Segment Start: Exercise data

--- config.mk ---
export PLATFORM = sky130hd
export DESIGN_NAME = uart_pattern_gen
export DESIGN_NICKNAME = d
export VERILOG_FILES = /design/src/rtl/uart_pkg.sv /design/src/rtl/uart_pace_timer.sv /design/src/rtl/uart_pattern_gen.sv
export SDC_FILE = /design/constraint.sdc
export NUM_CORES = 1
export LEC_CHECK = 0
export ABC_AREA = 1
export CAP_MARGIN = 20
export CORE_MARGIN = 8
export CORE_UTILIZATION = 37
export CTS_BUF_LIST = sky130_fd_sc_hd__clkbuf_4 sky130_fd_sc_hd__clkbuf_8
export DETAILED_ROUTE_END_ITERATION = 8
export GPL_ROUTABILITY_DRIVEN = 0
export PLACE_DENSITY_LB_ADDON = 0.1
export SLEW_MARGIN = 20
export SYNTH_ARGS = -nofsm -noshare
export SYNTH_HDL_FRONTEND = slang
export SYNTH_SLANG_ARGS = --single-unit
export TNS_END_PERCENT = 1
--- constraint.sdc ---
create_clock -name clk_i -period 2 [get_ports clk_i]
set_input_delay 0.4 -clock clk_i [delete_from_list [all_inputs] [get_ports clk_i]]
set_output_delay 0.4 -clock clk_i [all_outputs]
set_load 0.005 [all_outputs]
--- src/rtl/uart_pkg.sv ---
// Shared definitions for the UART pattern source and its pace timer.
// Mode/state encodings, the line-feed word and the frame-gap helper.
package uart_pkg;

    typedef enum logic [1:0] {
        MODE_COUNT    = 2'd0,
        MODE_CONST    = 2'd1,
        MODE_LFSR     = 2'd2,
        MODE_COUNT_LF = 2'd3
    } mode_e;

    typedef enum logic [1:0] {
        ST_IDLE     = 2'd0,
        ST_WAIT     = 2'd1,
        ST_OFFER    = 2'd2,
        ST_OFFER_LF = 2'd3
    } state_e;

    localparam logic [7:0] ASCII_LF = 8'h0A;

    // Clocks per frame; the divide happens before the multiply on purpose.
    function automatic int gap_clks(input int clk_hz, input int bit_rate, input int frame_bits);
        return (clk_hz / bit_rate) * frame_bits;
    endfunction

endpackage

Segment End: Exercise data
Segment Start: Exercise data

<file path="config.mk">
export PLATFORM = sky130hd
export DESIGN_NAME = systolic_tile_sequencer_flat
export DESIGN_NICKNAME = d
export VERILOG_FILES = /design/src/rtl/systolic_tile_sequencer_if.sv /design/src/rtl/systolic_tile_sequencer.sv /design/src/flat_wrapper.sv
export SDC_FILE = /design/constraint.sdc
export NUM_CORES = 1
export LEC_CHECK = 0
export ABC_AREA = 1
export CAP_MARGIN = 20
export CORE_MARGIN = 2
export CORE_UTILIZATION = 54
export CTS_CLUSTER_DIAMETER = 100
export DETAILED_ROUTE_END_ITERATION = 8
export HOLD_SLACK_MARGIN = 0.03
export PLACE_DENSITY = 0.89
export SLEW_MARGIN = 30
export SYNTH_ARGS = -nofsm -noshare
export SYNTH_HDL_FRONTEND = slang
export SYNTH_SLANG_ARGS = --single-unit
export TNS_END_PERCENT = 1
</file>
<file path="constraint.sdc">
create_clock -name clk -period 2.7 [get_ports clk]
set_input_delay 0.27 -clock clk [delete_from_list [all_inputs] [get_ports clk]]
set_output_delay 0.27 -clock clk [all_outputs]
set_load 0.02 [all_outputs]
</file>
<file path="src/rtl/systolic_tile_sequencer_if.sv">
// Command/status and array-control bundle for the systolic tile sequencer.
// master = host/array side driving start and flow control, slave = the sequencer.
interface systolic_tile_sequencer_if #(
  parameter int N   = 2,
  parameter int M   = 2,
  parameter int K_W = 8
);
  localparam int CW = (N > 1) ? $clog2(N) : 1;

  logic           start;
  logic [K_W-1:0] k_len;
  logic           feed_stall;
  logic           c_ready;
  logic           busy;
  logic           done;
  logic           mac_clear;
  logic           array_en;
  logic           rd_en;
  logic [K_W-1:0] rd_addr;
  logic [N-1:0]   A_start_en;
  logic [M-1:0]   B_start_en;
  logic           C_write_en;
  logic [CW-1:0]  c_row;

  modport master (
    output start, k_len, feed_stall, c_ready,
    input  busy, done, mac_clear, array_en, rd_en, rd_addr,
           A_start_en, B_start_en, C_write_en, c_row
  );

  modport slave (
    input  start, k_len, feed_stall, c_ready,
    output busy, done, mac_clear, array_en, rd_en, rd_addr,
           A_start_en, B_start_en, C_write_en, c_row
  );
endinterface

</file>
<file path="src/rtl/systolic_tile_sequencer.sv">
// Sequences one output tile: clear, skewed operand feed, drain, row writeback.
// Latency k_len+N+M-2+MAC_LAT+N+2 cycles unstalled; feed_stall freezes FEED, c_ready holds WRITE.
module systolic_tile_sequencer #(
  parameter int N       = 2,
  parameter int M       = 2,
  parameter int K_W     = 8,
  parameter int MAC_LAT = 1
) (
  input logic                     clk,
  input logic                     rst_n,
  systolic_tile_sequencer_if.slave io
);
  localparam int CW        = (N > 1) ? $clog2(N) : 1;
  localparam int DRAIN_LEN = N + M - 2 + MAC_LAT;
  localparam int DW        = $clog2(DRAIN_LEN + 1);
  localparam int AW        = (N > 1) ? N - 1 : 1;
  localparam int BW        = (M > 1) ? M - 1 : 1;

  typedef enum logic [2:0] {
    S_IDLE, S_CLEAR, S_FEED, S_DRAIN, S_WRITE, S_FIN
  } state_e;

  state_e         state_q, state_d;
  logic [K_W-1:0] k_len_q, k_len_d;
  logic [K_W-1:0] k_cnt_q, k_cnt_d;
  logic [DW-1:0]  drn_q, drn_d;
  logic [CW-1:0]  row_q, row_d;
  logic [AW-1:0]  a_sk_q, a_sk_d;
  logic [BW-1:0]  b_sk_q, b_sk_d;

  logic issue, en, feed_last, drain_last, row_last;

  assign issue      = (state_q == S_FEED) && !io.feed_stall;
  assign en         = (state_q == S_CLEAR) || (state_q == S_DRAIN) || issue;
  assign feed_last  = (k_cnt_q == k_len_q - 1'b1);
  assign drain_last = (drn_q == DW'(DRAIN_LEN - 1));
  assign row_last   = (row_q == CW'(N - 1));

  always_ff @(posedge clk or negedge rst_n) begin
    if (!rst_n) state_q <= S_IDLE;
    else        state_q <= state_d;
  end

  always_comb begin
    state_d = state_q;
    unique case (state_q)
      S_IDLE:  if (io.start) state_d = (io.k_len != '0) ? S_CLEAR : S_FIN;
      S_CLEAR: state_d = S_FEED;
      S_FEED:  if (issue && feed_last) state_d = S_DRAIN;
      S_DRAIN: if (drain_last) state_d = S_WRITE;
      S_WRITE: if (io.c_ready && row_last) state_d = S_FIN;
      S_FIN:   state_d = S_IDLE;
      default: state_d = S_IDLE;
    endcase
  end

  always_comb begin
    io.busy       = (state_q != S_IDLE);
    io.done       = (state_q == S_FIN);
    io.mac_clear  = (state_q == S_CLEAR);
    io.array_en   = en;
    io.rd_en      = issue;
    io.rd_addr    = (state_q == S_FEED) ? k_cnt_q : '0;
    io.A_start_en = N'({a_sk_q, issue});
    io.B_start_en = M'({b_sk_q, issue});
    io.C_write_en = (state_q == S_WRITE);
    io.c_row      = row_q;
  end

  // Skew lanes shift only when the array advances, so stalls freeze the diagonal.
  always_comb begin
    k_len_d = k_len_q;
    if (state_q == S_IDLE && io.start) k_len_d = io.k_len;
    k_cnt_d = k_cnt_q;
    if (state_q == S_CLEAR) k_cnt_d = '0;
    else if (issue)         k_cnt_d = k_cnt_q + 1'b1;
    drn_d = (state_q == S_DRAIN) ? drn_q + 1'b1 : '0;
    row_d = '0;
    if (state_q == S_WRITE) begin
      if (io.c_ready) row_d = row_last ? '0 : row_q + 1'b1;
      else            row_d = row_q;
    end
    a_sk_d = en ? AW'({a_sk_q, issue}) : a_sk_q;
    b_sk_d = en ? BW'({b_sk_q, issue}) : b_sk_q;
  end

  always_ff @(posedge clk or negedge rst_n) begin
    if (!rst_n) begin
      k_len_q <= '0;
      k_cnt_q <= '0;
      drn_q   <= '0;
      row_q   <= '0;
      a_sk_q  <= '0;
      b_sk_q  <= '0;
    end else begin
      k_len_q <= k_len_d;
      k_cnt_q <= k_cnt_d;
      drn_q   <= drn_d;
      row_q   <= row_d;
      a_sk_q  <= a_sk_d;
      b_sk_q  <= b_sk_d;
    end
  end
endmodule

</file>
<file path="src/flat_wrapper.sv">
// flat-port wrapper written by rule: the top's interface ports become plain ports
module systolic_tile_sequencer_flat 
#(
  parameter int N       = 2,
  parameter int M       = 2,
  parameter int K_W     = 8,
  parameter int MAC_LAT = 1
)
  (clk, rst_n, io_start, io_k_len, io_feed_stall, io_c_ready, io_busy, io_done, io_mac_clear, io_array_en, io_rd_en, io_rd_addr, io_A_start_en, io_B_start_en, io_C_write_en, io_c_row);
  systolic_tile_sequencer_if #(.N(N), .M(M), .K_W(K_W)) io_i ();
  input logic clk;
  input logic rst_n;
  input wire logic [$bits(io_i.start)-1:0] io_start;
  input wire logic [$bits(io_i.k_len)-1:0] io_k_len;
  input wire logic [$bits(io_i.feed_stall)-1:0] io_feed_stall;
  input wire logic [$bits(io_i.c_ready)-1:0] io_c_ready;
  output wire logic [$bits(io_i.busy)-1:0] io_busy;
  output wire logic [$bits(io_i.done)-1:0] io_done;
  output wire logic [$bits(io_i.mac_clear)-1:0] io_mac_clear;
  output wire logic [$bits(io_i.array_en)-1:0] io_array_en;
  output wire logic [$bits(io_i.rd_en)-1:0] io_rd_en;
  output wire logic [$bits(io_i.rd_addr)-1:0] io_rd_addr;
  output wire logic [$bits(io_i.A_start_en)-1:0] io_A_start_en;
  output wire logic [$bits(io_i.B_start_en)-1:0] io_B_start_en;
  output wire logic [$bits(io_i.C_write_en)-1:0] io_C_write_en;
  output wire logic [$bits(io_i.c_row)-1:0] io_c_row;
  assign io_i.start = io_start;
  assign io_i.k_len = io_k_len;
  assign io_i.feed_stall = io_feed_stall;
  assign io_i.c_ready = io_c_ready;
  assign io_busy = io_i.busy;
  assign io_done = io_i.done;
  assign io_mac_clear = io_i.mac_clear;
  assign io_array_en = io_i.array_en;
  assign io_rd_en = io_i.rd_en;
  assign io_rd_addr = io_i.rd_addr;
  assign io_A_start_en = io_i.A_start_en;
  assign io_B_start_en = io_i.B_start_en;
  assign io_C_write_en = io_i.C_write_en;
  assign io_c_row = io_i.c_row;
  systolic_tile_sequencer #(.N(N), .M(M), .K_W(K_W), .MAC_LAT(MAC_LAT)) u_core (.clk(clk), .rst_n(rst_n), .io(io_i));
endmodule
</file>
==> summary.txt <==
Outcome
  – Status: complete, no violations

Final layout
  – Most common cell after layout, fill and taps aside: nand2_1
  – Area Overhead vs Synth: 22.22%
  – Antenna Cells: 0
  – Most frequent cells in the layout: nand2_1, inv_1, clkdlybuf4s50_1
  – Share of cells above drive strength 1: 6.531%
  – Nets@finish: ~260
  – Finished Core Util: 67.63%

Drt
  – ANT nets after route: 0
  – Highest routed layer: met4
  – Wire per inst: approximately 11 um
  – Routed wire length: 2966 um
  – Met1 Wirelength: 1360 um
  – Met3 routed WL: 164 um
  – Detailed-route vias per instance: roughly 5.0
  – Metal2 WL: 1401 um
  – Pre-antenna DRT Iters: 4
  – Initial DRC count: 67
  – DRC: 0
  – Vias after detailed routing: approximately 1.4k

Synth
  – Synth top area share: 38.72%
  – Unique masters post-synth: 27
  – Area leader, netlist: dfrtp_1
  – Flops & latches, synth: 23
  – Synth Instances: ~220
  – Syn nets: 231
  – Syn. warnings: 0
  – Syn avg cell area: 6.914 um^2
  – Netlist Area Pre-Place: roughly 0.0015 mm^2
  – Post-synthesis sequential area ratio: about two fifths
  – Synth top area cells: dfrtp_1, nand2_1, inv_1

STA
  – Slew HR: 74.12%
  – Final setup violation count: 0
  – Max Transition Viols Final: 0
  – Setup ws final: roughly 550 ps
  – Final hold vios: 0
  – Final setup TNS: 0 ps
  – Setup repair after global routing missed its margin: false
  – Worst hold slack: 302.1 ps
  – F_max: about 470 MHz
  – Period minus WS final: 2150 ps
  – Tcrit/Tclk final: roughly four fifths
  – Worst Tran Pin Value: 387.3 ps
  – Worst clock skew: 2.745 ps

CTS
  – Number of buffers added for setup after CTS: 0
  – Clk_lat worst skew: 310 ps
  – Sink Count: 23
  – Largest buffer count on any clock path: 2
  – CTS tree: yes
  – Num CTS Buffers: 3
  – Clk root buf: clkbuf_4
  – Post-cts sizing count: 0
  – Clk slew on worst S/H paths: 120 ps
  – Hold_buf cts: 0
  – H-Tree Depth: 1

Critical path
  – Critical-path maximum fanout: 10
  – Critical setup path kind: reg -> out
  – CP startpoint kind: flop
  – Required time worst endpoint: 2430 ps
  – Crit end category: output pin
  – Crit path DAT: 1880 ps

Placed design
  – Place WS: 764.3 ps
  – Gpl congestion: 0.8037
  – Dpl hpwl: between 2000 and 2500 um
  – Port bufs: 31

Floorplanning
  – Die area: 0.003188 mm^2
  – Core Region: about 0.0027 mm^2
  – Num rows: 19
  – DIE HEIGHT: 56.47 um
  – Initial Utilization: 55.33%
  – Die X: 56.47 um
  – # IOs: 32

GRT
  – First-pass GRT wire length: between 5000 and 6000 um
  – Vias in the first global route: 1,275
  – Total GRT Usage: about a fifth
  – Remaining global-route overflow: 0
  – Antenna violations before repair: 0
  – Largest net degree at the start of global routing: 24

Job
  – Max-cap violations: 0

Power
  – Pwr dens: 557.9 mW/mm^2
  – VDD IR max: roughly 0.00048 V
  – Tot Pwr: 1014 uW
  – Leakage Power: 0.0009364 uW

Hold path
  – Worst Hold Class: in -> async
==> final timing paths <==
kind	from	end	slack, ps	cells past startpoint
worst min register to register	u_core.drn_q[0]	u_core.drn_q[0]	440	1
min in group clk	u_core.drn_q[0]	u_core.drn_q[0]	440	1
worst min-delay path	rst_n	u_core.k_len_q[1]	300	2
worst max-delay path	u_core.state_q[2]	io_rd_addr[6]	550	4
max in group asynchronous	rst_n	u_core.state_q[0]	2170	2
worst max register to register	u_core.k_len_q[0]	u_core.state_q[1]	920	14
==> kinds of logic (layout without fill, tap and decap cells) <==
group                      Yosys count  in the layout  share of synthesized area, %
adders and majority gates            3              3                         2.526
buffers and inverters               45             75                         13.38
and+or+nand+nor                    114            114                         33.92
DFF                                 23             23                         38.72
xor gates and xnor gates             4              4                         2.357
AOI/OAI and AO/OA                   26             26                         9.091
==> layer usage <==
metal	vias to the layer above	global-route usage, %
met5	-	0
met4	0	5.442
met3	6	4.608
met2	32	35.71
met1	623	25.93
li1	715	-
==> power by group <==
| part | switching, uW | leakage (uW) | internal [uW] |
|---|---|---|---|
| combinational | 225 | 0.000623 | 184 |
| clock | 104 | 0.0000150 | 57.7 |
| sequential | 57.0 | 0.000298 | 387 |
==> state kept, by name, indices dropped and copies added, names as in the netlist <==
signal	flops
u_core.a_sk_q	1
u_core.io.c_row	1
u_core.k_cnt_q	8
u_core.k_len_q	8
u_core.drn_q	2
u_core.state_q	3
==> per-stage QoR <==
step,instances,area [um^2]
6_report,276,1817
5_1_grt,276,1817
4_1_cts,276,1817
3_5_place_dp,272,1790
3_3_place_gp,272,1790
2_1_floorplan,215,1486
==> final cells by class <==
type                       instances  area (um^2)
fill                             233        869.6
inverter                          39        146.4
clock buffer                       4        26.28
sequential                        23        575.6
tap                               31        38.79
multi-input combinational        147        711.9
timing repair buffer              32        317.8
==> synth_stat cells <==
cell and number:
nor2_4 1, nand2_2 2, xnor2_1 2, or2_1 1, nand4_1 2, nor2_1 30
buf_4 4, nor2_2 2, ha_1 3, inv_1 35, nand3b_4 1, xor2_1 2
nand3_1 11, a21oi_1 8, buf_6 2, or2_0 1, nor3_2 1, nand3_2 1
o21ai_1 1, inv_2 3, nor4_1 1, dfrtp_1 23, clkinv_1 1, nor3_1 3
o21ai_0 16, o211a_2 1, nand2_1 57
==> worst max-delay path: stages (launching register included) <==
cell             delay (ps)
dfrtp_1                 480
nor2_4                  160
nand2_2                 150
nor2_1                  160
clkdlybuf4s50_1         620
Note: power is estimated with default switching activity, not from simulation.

Segment End: Exercise data

Assignment: What lines above contain the word "Most"? Please copy each one.

Result of the task:
  – Most common cell after layout, fill and taps aside: nand2_1
  – Most frequent cells in the layout: nand2_1, inv_1, clkdlybuf4s50_1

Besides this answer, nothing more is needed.